■ **Exercise**
Exactly as written, copy the lines of the data below from the first through the one containing "export PLACE_DENSITY_LB_ADDON = 0.1".

(Records excerpted from a collection)
Segment Open

**config.mk**
```make
export PLATFORM = sky130hd
export DESIGN_NAME = counter_seq_ctrl
export DESIGN_NICKNAME = d
export VERILOG_FILES = /design/src/rtl/counter_seq_ctrl.sv
export SDC_FILE = /design/constraint.sdc
export NUM_CORES = 1
export LEC_CHECK = 0
export ABC_AREA = 0
export CORE_UTILIZATION = 46
export DETAILED_ROUTE_END_ITERATION = 8
export PLACE_DENSITY = 0.78
export REMOVE_ABC_BUFFERS = 1
export SKIP_CTS_REPAIR_TIMING = 1
export SKIP_LAST_GASP = 1
export SLEW_MARGIN = 10
export SYNTH_ARGS = -nofsm -noshare
export SYNTH_HDL_FRONTEND = slang
export SYNTH_SLANG_ARGS = --single-unit
export TNS_END_PERCENT = 20
```
**constraint.sdc**
```tcl
create_clock -name CLK -period 2.7 [get_ports CLK]
set_clock_uncertainty 0.2 [all_clocks]
set_input_delay 0.27 -clock CLK [delete_from_list [all_inputs] [get_ports CLK]]
set_output_delay 0.27 -clock CLK [all_outputs]
set_load 0.01 [all_outputs]
```
File: config.mk
export PLATFORM = sky130hd
export DESIGN_NAME = xsim_dma_client_arbiter
export DESIGN_NICKNAME = d
export VERILOG_FILES = /design/src/rtl/xsim_dma_client_arbiter.sv
export SDC_FILE = /design/constraint.sdc
export NUM_CORES = 1
export LEC_CHECK = 0
export ABC_AREA = 0
export CAP_MARGIN = 5
export CORE_AREA = 2 2 255 257
export CTS_CLUSTER_DIAMETER = 100
export CTS_CLUSTER_SIZE = 8
export DETAILED_ROUTE_END_ITERATION = 8
export DIE_AREA = 0 0 257 259
export HOLD_SLACK_MARGIN = 0.08
export PLACE_DENSITY_LB_ADDON = 0.1
export SYNTH_ARGS = -nofsm -noshare
export SYNTH_HDL_FRONTEND = slang
export SYNTH_SLANG_ARGS = --single-unit
File: constraint.sdc
create_clock -name CLK -period 10.3 [get_ports CLK]
set_input_delay 1.545 -clock CLK [delete_from_list [all_inputs] [get_ports CLK]]
set_output_delay 1.545 -clock CLK [all_outputs]
set_load 0.05 [all_outputs]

Segment Closed

■ **Exercise response**
**config.mk**
```make
export PLATFORM = sky130hd
export DESIGN_NAME = counter_seq_ctrl
export DESIGN_NICKNAME = d
export VERILOG_FILES = /design/src/rtl/counter_seq_ctrl.sv
export SDC_FILE = /design/constraint.sdc
export NUM_CORES = 1
export LEC_CHECK = 0
export ABC_AREA = 0
export CORE_UTILIZATION = 46
export DETAILED_ROUTE_END_ITERATION = 8
export PLACE_DENSITY = 0.78
export REMOVE_ABC_BUFFERS = 1
export SKIP_CTS_REPAIR_TIMING = 1
export SKIP_LAST_GASP = 1
export SLEW_MARGIN = 10
export SYNTH_ARGS = -nofsm -noshare
export SYNTH_HDL_FRONTEND = slang
export SYNTH_SLANG_ARGS = --single-unit
export TNS_END_PERCENT = 20
```
**constraint.sdc**
```tcl
create_clock -name CLK -period 2.7 [get_ports CLK]
set_clock_uncertainty 0.2 [all_clocks]
set_input_delay 0.27 -clock CLK [delete_from_list [all_inputs] [get_ports CLK]]
set_output_delay 0.27 -clock CLK [all_outputs]
set_load 0.01 [all_outputs]
```
File: config.mk
export PLATFORM = sky130hd
export DESIGN_NAME = xsim_dma_client_arbiter
export DESIGN_NICKNAME = d
export VERILOG_FILES = /design/src/rtl/xsim_dma_client_arbiter.sv
export SDC_FILE = /design/constraint.sdc
export NUM_CORES = 1
export LEC_CHECK = 0
export ABC_AREA = 0
export CAP_MARGIN = 5
export CORE_AREA = 2 2 255 257
export CTS_CLUSTER_DIAMETER = 100
export CTS_CLUSTER_SIZE = 8
export DETAILED_ROUTE_END_ITERATION = 8
export DIE_AREA = 0 0 257 259
export HOLD_SLACK_MARGIN = 0.08
export PLACE_DENSITY_LB_ADDON = 0.1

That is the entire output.